季節調整済の貿易収支は▲8,210億円と27ヵ月連続の赤字となり、4月の▲7,028億円から赤字幅が拡大した。輸出は前月比3.2%(4月:同0.6%)と前月から伸びを高めたが、輸入が前月比4.7%(4月:同▲2.4%)と3ヵ月ぶりの増加となり、輸出の伸びを上回った。季節調整済の貿易赤字は3ヵ月ぶりに拡大したが、基調としては貿易赤字の拡大傾向には歯止めがかかりつつあると判断される。四半期ベースの貿易赤字は13年1-3月期がピークとなり、4-6月期以降は徐々に縮小傾向となることが見込まれる。
5月の輸出数量指数を地域別に見ると、米国向けが前年比▲8.7%(4月:同4.5%)、EU向けが前年比▲17.9%(4月:同▲12.6%)、アジア向けが前年比▲1.7%(4月:同▲5.0%)となった。季節調整値(当研究所による試算値)では、米国向けが前月比▲9.3%(4月:同12.6%)、EU向けが同▲2.4%(4月:同1.3%)、アジア向けが同2.9%(4月:同0.2%)、全体では同0.5%(4月:同0.5%)であった。

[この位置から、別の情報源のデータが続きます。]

**config.mk**
```make
export PLATFORM = sky130hd
export DESIGN_NAME = rxd_prefetch_ctrl
export DESIGN_NICKNAME = d
export VERILOG_FILES = /design/src/rtl/rxd_pf_pkg.sv /design/src/rtl/rxd_ring_level.sv /design/src/rtl/rxd_fetch_sizer.sv /design/src/rtl/rxd_req_fsm.sv /design/src/rtl/rxd_prefetch_ctrl.sv
export SDC_FILE = /design/constraint.sdc
export NUM_CORES = 1
export LEC_CHECK = 0
export ABC_AREA = 1
export CORE_MARGIN = 3
export CORE_UTILIZATION = 50
export CTS_BUF_LIST = sky130_fd_sc_hd__clkbuf_16
export DETAILED_ROUTE_END_ITERATION = 6
export GPL_TIMING_DRIVEN = 0
export HOLD_SLACK_MARGIN = 0.15
export PLACE_DENSITY = 0.87
export SYNTH_ARGS = -nofsm -noshare
export SYNTH_HDL_FRONTEND = slang
export SYNTH_SLANG_ARGS = --single-unit
```
**constraint.sdc**
```tcl
create_clock -name clk -period 11 [get_ports clk]
set_clock_uncertainty 0.2 [all_clocks]
set_input_delay 2.2 -clock clk [delete_from_list [all_inputs] [get_ports clk]]
set_output_delay 2.2 -clock clk [all_outputs]
set_load 0.01 [all_outputs]
```
**src/rtl/rxd_pf_pkg.sv**
```systemverilog
// Package: shared types for the receive descriptor prefetch controller.
// Assumes nothing beyond IEEE 1800-2017 packages.
package rxd_pf_pkg;

    // Handshake phases of the single outstanding fetch.
    typedef enum logic [1:0] {
        PF_IDLE = 2'd0,
        PF_REQ  = 2'd1,
        PF_WAIT = 2'd2
    } pf_state_t;

endpackage

```
**src/rtl/rxd_ring_level.sv**
```systemverilog
// Ring level: works out how many descriptors the host has ready, how many
// ring entries remain before the wrap point, and how much buffer space is free.
// Assumes head < ring_len, tail < ring_len and occ <= DEPTH.
module rxd_ring_level #(
    parameter int IW    = 10,
    parameter int CW    = 7,
    parameter int DEPTH = 64,
    parameter int WW    = 11
) (
    input  logic [IW-1:0] ring_len,
    input  logic [IW-1:0] head,
    input  logic [IW-1:0] tail,
    input  logic [CW-1:0] occ,
    output logic [WW-1:0] ready_cnt,
    output logic [WW-1:0] to_end,
    output logic [WW-1:0] free_cnt
);

    logic [WW-1:0] len_w, head_w, tail_w, occ_w;

    // Widen all operands to a common width.
    always_comb begin
        len_w  = WW'(ring_len);
        head_w = WW'(head);
        tail_w = WW'(tail);
        occ_w  = WW'(occ);
    end

    // Ready descriptors, measured modulo the ring length.
    always_comb begin
        if (tail_w >= head_w) ready_cnt = tail_w - head_w;
        else                  ready_cnt = len_w - head_w + tail_w;
    end

    // Entries left before the ring wraps to index 0.
    always_comb to_end = len_w - head_w;

    // Free buffer slots, clamped at zero.
    always_comb begin
        if (occ_w >= WW'(DEPTH)) free_cnt = '0;
        else                     free_cnt = WW'(DEPTH) - occ_w;
    end

endmodule

```
**src/rtl/rxd_fetch_sizer.sv**
```systemverilog
// Fetch sizer: decides whether a fetch should start now and how many
// descriptors it should cover. Line-oriented trimming applies when
// free space is the binding limit. Assumes LINE is a power of two and the
// ring length is a multiple of LINE.
module rxd_fetch_sizer #(
    parameter int IW    = 10,
    parameter int CW    = 7,
    parameter int DEPTH = 64,
    parameter int LINE  = 4,
    parameter int WW    = 11
) (
    input  logic          clk,
    input  logic          rst_n,
    input  logic [IW-1:0] head,
    input  logic [CW-1:0] occ,
    input  logic [CW-1:0] pthresh,
    input  logic [CW-1:0] hthresh,
    input  logic          bus_busy,
    input  logic [WW-1:0] ready_cnt,
    input  logic [WW-1:0] to_end,
    input  logic [WW-1:0] free_cnt,
    output logic          fire,
    output logic [WW-1:0] cnt
);

    localparam logic [WW-1:0] LINE_MASK = ~WW'(LINE - 1);

    logic [WW-1:0] lim;
    logic [WW-1:0] trim;
    logic [WW-1:0] head_w;
    logic          empty_case;
    logic          pref_case;

    // Smaller of the tail limit and the ring-end limit.
    always_comb begin
        head_w = WW'(head);
        lim    = (ready_cnt < to_end) ? ready_cnt : to_end;
    end

    // Trimmed size used when free space binds; the variant depends on the line size.
    generate
        if (LINE > 1) begin : g_line_trim
            logic [WW-1:0] end_raw;
            logic [WW-1:0] end_al;
            // Pull the end point back to the previous line boundary if one is past the head.
            always_comb begin
                end_raw = head_w + free_cnt;
                end_al  = end_raw & LINE_MASK;
                trim    = (end_al > head_w) ? (end_al - head_w) : free_cnt;
            end
        end else begin : g_no_trim
            // Single-descriptor lines: every size is aligned.
            always_comb trim = free_cnt;
        end
    endgenerate

    // Final count: the full reach if it fits, otherwise the trimmed size.
    always_comb cnt = (lim <= free_cnt) ? lim : trim;

    // Start condition: an empty buffer fetches at once; a prefetch waits for thresholds and an idle bus.
    always_comb begin
        empty_case = (occ == '0);
        pref_case  = (occ <= pthresh) && (ready_cnt >= WW'(hthresh)) && !bus_busy;
        fire       = (ready_cnt != '0) && (free_cnt != '0) && (empty_case || pref_case);
    end

    // a fetch that starts covers at least one entry and stays inside every limit.
    p_cnt_bounds_r6: assert property (@(posedge clk) disable iff (!rst_n)
        fire |-> (cnt != '0) && (cnt <= ready_cnt) && (cnt <= free_cnt) && (cnt <= to_end));

    // a trimmed fetch either ends on a line boundary or takes all free space.
    p_trim_align_r5: assert property (@(posedge clk) disable iff (!rst_n)
        (fire && (cnt < lim) && (cnt != free_cnt)) |-> (((head_w + cnt) & WW'(LINE - 1)) == '0));

endmodule

```
**src/rtl/rxd_req_fsm.sv**
```systemverilog
// Request sequencer: holds one fetch request until it is granted, waits for
// completion, then advances the head index with wrap at the ring length.
// Assumes done_i is pulsed only after the grant of the current request.
module rxd_req_fsm
    import rxd_pf_pkg::*;
#(
    parameter int IW      = 10,
    parameter int CW      = 7,
    parameter int AW      = 32,
    parameter int BYTE_SH = 4,
    parameter int WW      = 11
) (
    input  logic          clk,
    input  logic          rst_n,
    input  logic          fire,
    input  logic [WW-1:0] cnt_in,
    input  logic [AW-1:0] ring_base,
    input  logic [IW-1:0] ring_len,
    input  logic          grant,
    input  logic          done,
    output logic          req_valid,
    output logic [IW-1:0] req_idx,
    output logic [CW-1:0] req_cnt,
    output logic [AW-1:0] req_addr,
    output logic [IW-1:0] head
);

    pf_state_t     state;
    logic [WW-1:0] next_head;

    // Candidate head after completion, wrapped at the ring length.
    always_comb begin
        next_head = WW'(head) + WW'(req_cnt);
        if (next_head >= WW'(ring_len)) next_head = '0;
    end

    // Phase sequencing and latching of the request fields.
    always_ff @(posedge clk) begin
        if (!rst_n) begin
            state    <= PF_IDLE;
            req_idx  <= '0;
            req_cnt  <= '0;
            req_addr <= '0;
            head     <= '0;
        end else begin
            case (state)
                PF_IDLE: begin
                    if (fire) begin
                        state    <= PF_REQ;
                        req_idx  <= head;
                        req_cnt  <= CW'(cnt_in);
                        req_addr <= ring_base + (AW'(head) << BYTE_SH);
                    end
                end
                PF_REQ: begin
                    if (grant) state <= PF_WAIT;
                end
                PF_WAIT: begin
                    if (done) begin
                        state <= PF_IDLE;
                        head  <= IW'(next_head);
                    end
                end
                default: state <= PF_IDLE;
            endcase
        end
    end

    // The request is visible only in the request phase.
    always_comb req_valid = (state == PF_REQ);

    // an ungranted request stays up with unchanged fields.
    p_req_hold_r8: assert property (@(posedge clk) disable iff (!rst_n)
        (req_valid && !grant) |=> req_valid && $stable(req_idx) && $stable(req_cnt) && $stable(req_addr));

    // the head only moves on a completion pulse.
    p_head_move_r9: assert property (@(posedge clk) disable iff (!rst_n)
        !done |=> $stable(head));

endmodule

```
**src/rtl/rxd_prefetch_ctrl.sv**
```systemverilog
// Receive descriptor prefetch controller (top). Joins the ring level
// calculation, the fetch sizer and the request sequencer. Assumes the ring
// length is a non-zero multiple of LINE and occupancy never exceeds DEPTH.
module rxd_prefetch_ctrl #(
    parameter int IW         = 10,
    parameter int AW         = 32,
    parameter int DEPTH      = 64,
    parameter int LINE       = 4,
    parameter int DESC_BYTES = 16,
    parameter int CW         = $clog2(DEPTH + 1)
) (
    input  logic          clk,
    input  logic          rst_n,
    input  logic [AW-1:0] ring_base_i,
    input  logic [IW-1:0] ring_len_i,
    input  logic [IW-1:0] tail_i,
    input  logic [CW-1:0] pthresh_i,
    input  logic [CW-1:0] hthresh_i,
    input  logic [CW-1:0] occ_i,
    input  logic          bus_busy_i,
    output logic          req_valid_o,
    output logic [IW-1:0] req_idx_o,
    output logic [CW-1:0] req_cnt_o,
    output logic [AW-1:0] req_addr_o,
    input  logic          req_grant_i,
    input  logic          done_i,
    output logic [IW-1:0] head_o
);

    localparam int WW      = ((IW + 1) > (CW + 1)) ? (IW + 1) : (CW + 1);
    localparam int BYTE_SH = $clog2(DESC_BYTES);

    logic [WW-1:0] ready_cnt;
    logic [WW-1:0] to_end;
    logic [WW-1:0] free_cnt;
    logic [WW-1:0] size_cnt;
    logic          fire;

    rxd_ring_level #(.IW(IW), .CW(CW), .DEPTH(DEPTH), .WW(WW)) u_level (
        .ring_len  (ring_len_i),
        .head      (head_o),
        .tail      (tail_i),
        .occ       (occ_i),
        .ready_cnt (ready_cnt),
        .to_end    (to_end),
        .free_cnt  (free_cnt)
    );

    rxd_fetch_sizer #(.IW(IW), .CW(CW), .DEPTH(DEPTH), .LINE(LINE), .WW(WW)) u_sizer (
        .clk       (clk),
        .rst_n     (rst_n),
        .head      (head_o),
        .occ       (occ_i),
        .pthresh   (pthresh_i),
        .hthresh   (hthresh_i),
        .bus_busy  (bus_busy_i),
        .ready_cnt (ready_cnt),
        .to_end    (to_end),
        .free_cnt  (free_cnt),
        .fire      (fire),
        .cnt       (size_cnt)
    );

    rxd_req_fsm #(.IW(IW), .CW(CW), .AW(AW), .BYTE_SH(BYTE_SH), .WW(WW)) u_fsm (
        .clk       (clk),
        .rst_n     (rst_n),
        .fire      (fire),
        .cnt_in    (size_cnt),
        .ring_base (ring_base_i),
        .ring_len  (ring_len_i),
        .grant     (req_grant_i),
        .done      (done_i),
        .req_valid (req_valid_o),
        .req_idx   (req_idx_o),
        .req_cnt   (req_cnt_o),
        .req_addr  (req_addr_o),
        .head      (head_o)
    );

    // a request raised with a non-empty buffer never starts while the bus was busy.
    p_defer_busy_r3: assert property (@(posedge clk) disable iff (!rst_n)
        $rose(req_valid_o) |-> (($past(occ_i) == '0) || !$past(bus_busy_i)));

    // a request never runs past the last ring index.
    p_ring_end_r7: assert property (@(posedge clk) disable iff (!rst_n)
        req_valid_o |-> ((WW'(req_idx_o) + WW'(req_cnt_o)) <= WW'(ring_len_i)));

    // a request only drops after a grant.
    p_drop_on_grant_r8: assert property (@(posedge clk) disable iff (!rst_n)
        $fell(req_valid_o) |-> $past(req_grant_i));

    // the address matches the start index.
    p_addr_r10: assert property (@(posedge clk) disable iff (!rst_n)
        req_valid_o |-> (req_addr_o == ring_base_i + (AW'(req_idx_o) << BYTE_SH)));

endmodule

```
=== Word-level counts from Yosys, hierarchy flattened ===
Index checks and enable logic that the tools add are counted.

* Flip-flop bits (word level): 61
* Input port bits: 78
* Output and inout port bits: 60
* Word-level logic and storage cells: 49

* Add/subtract/negate cells: 8
* $lt $le $gt $ge: 8
* Equality and inequality tests: 5
* Muxes and demuxes: 10
* Reductions and logical operators: 13

{| class="wikitable"
|+ Operator list
! cell !! number
|-
| $mux 11 || 3
|-
| $add 32x14->32 || 1
|-
| $reduce_bool 11->1 || 2
|-
| $sub 10x10->11 || 2
|-
| $mux 7 || 2
|-
| $add 10x11->11 || 1
|-
| $add 10x7->11 || 1
|-
| $add 11x10->11 || 1
|-
| $ge 11x10->1 || 1
|-
| $ge 11x7->1 || 1
|-
| $gt 11x10->1 || 1
|-
| $le 11x11->1 || 1
|-
| $lt 11x11->1 || 1
|-
| $ge 10x10->1 || 1
|-
| $mux 10 || 1
|-
| $sub 7x7->8 const A || 1
|-
| $ge 7x7->1 const B || 1
|-
| $le 7x7->1 || 1
|-
| $logic_not 7->1 || 1
|-
| $sub 7x7->7 || 1
|-
| $mux 2 || 3
|-
| $pmux 2 s3 || 1
|-
| $logic_and 1x1->1 || 4
|-
| $ne 2x2->1 const B || 2
|-
| 8 further kinds || 9
|}

=== Longest topological paths before layout ===
* Depth after elaboration: 10
* Depth in mapped cells: 42
* Depth with buffers taken out: 41

=== By module ===
Synthesis repeated with hierarchy kept, for this count alone.

* Cell total of the unflattened synthesis: 1439
* Area total of the unflattened synthesis: 8511.9 µm²

{| class="wikitable"
|+ Modules (own cells, without submodules)
! module !! instances !! cells an instance !! area each (µm²) !! sequential area each (µm²)
|-
| rxd_req_fsm || 1 || 671 || 4209.0 || 1221.2
|-
| rxd_fetch_sizer || 1 || 426 || 2417.3 || 0.0
|-
| rxd_ring_level || 1 || 342 || 1885.6 || 0.0
|}

=== Least setup slack after synthesis ===
OpenSTA, ideal clock, no wires.

* Kind: input -> register
* From: input ring_len_i[2]
* To: register u_fsm.req_cnt[0]
* Setup time: 0.114 ns
* Arrival: 6.994 ns
* Data required time: 10.686 ns
* Slack: 3.692 ns
* Stages: 39
* Buffers on the path: 1
* Path through: ha_1 a21oi_1 o21ai_0 nand4_1 o211ai_1 nand2_1 nand2_1 a21oi_1 xor2_1 inv_1 ha_1 nand2_1 nor2_1 inv_1 nor2_1 nand2_1 nand3_1 inv_1 (+3 left out) inv_1 ha_1 a21oi_1 o221a_2 nand2_1 buf_4 nand2_1 o21ai_0 ha_1 nand2_1 nor4_1 nand4_1 nand2_1 inv_1 nand3_1 nand3_1 a21oi_1 nor2_1

* Word-level cells in the longest chain between the ends: 9
* Elaborated cells on any way between the ends: 15
* Those cells by class: 2 x add/sub; 3 x order compare; 3 x mux; 7 x reduce/logical

{| class="wikitable"
|+ Ends and longest elaborated chain
! what !! line !! RTL
|-
| start, declared || rxd_prefetch_ctrl.sv:15 || <nowiki>input logic [IW-1:0] ring_len_i,</nowiki>
|-
| $sub 10x10->11 (*) || rxd_ring_level.sv:32, rxd_ring_level.sv:36 ||
|-
| parallel branches: the longest is 8 deep, another holds $add 11x10->11 || - ||
|-
| end signal, assigned || rxd_req_fsm.sv:51 || <nowiki>req_cnt <= CW'(cnt_in);</nowiki>
|-
| end, declared || rxd_req_fsm.sv:23 || <nowiki>output logic [CW-1:0] req_cnt,</nowiki>
|}

Mark *: on every way between the ends.
A chain may end at the register's enable or synchronous reset.

=== Worst setup path in the final report ===
* From: input ring_len_i[2]
* To: register u_fsm.req_cnt[6]

Same word-level chain as after synthesis.

==> out/metrics.csv <==
metric,value,unit
Worst-Skew Late Latency,0.33,ns
worst min-delay path startpoint,u_fsm.req_addr[27]$_SDFFE_PN0P_,
clock tree buffer depth,2,
# clock sinks,61,
Compound-Gate Fraction of Synth Area,0.126,
Leak Pwr,0.00464,uW
RSZ-0062 raised after global routing,false,
Core ar.,14100,um2
hpwl dp,17.8,mm
top_reg_cell synth,dfxtp_1,
clock transition at the registers of the reported paths,0.05,ns
largest family of logic cells by synthesized area,simple AND/OR/NAND/NOR gates,
total gr overflow,0,
Mapped Cells,1164,
Post-CTS Hold Buffers,0,
Die H,128,um
fmax,115,MHz
first drt pass iteration count,5,
setup TNS,0,ns
routed length per instance,14.6,um
worst slew pin tran,0.739,ns
final hold viol count,0,
crit path capture type,register,
DP Area,9000,um2
vias per cell,5.41,
crit-path max cell delay,0.47,ns
global placer's final weighted congestion,0.936,
Reg-to-Reg Start,u_fsm.head[1]$_SDFFE_PN0P_,
Post-Synth Adder-Cell Area,0.201,
Avg Synthesized Cell Area,6.35,um2
top sig layer,met4,
initial antenna violation count,0,
critical path's most frequent cell,nand2_1,
synthesis-stage register bit count,61,
Clock Tree Root,clkbuf_16,
"setup slack, reg-to-reg",3.59,ns
simple-gate share of the synthesized area,0.321,
# resized after CTS,0,
antenna cells,0,
number of global-route vias before repair,7592,
post-synth design cell area,7390,um2
r2r worst-path depth,40,
"Seq/Total Area, Yosys",0.165,
hold crit path type,reg -> reg,
met2 wire length,10.2,mm
Rows,43,
Worst Path Required,11.01,ns
max_slew headroom,0.505,
largest net degree at the start of global routing,11,
met3 wire length,1.60,mm
I/O pin total,138,
pwr dens,104,nW/um2
Ys Warns,0,
CTS buffer count,9,
crit path buf inv count,7,
I/O Buffers,137,
R2R Path End,u_fsm.req_cnt[6]$_SDFFE_PN0P_,
CTS tree,done,
Post-synth EDFFs,0,
crit path kind,in -> reg,
Synth Area in XOR/XNOR,0.0747,
endpoint of the worst hold path,u_fsm.req_addr[27]$_SDFFE_PN0P_,
Hold Slack,0.279,ns
Worst EP arrival,8.74,ns
CP max FO,10,
post-route cell area,9250,um2
M1 WL,9.40,mm
CP top delay family,simple AND/OR/NAND/NOR gates,
DRT antenna net count,0,
die footprint,16300,um2
area grow syn2layout,25.2,%
share of cells above drive strength 1,0.0371,
residual DRC count,0,
mux cell area share after synthesis,0,
first-pass GRT wire length,35.5,mm
final core utilization,0.654,
outcome,completed,
asr flop ratio synth,0,
Die Width,128,um
htree depth,3,
Initial Utilization,0.522,
Synth cell types,51,
endpoints failing setup,0,
"Power, Total",958,uW
DR iter-0 viols,616,
Post-CTS Setup Inserts,0,
max-slew violations,0,
layout net count,1511,
minimum clock period,8.73,ns
CP max stage cell,clkdlybuf4s50_1,
vias after detailed routing,8109,
Total GRT Usage,0.267,
Routed WL,21.9,mm
VDD IR max,0.0505,mV
Max-Cap Viols,0,
Startpoint Class,primary input,
worst hold stages,2,
Final Cycle Share,0.794,
Filler Cells Inserted,1310,
tightest hold or removal path, cell delays in order, from the launching register on:
cell and delay (ns):
dfxtp_1 0.32, nor2_1 0.05, nor2_1 0.08
final cells by class:
type / count / area (um2) / share of cell area
buffer: 17 / 126 / 0.0137
clock buffer: 9 / 225 / 0.0243
clock inverter: 5 / 21.3 / 0.00230
inverter: 184 / 693 / 0.0749
multi-input combinational: 907 / 5370 / 0.580
sequential: 61 / 1220 / 0.132
tap: 180 / 225 / 0.0243
timing repair buffer: 137 / 1370 / 0.148
state kept, by name (all words and copies together) (netlist names):
| register | count |
|---|---|
| u_fsm.req_addr | 32 |
| u_fsm.head | 10 |
| u_fsm.req_idx | 10 |
| u_fsm.req_cnt | 7 |
| u_fsm.state | 2 |
synthesized netlist by cell type, types with 5 or more instances:
master	n	share of area
nand2_1	255	0.13
inv_1	178	0.090
nor2_1	137	0.070
ha_1	111	0.19
nand3_1	95	0.064
a21oi_1	79	0.054
dfxtp_1	61	0.17
o21ai_0	42	0.028
xor2_1	40	0.047
xnor2_1	23	0.027
o21ai_1	20	0.014
nor3_1	19	0.013
nand4_1	17	0.014
clkbuf_1	6	0.0030
nand2_2	6	0.0051
nand3b_1	6	0.0061
fa_1	5	0.014
o21bai_1	5	0.0051
placed cells by master (no fill, tap or decap), types with 4 or more instances in the layout:
cell type        Yosys  layout
xnor2_1             23      23
nand2_2              6       6
nand3_1             95      95
nand2_1            255     255
clkbuf_1             6       6
clkbuf_16            0       9
fa_1                 5       5
nand4_1             17      17
inv_2                4       4
a31oi_1              4       4
nor2_1             137     137
a21oi_1             79      79
inv_1              178     179
ha_1               111     111
o21bai_1             5       5
xor2_1              40      40
clkdlybuf4s50_1      0     137
o21ai_1             20      20
dfxtp_1             61      61
nor3_1              19      19
o21ai_0             42      42
conb_1               2       7
nand3b_1             6       6
report_power, final:
part / internal, uW / leakage [uW] / switching (uW)
registers: 245 / 0.000500 / 15.3
logic: 196 / 0.00401 / 263
clock network: 146 / 0.000127 / 92.2
total: 588 / 0.00464 / 370
cells by family (layout without fill, tap and decap cells):
| family | after synthesis | after routing |
|---|---|---|
| xor+xnor | 63 | 63 |
| flops | 61 | 61 |
| fa+ha+maj | 116 | 116 |
| simple gates | 551 | 551 |
| compound gates | 170 | 170 |
| buf+inv | 201 | 352 |
| other cells | 2 | 7 |
worst max path at each step:
stage,startpoint,end,slack (ns),cells after the start
floorplan,ring_len_i[2],u_fsm.req_cnt[0]$_SDFFE_PN0P_,3.69,39
global placement,ring_len_i[2],u_fsm.req_cnt[6]$_SDFFE_PN0P_,2.27,40
detailed placement,ring_len_i[2],u_fsm.req_cnt[6]$_SDFFE_PN0P_,2.09,40
CTS,ring_len_i[2],u_fsm.req_cnt[6]$_SDFFE_PN0P_,2.41,40
global route,ring_len_i[2],u_fsm.req_cnt[2]$_SDFFE_PN0P_,1.80,40
finish,ring_len_i[2],u_fsm.req_cnt[6]$_SDFFE_PN0P_,2.27,40
stage by stage:
stage | setup slack, ns | cells
final | 2.27 | 1500
after global placement | 2.27 | 1486
after floorplan | 3.69 | 1169
after CTS | 2.41 | 1500
after detailed placement | 2.09 | 1486
after global routing | 1.80 | 1500
layer usage:
metal / track usage / up-vias
met1: 0.338 / 3633
met5: 0 / -
met2: 0.460 / 321
met3: 0.0410 / 63
met4: 0.0986 / 0
li1: - / 4092
No activity file was read; power rests on OpenSTA's default activity.
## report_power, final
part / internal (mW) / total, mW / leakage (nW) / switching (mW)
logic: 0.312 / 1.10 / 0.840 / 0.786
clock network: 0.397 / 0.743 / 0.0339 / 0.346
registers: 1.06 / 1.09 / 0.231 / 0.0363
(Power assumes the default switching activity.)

米国向けの輸出数量は大幅に低下したが、前月の高い伸びの反動によるところが大きい。4、5月の平均を1-3月期と比較すると、米国向けが8.8%、EU向けが0.5%、アジア向けが2.3%高い水準となっており、景気が比較的堅調な米国向けが輸出を牽引するという構図が維持されている。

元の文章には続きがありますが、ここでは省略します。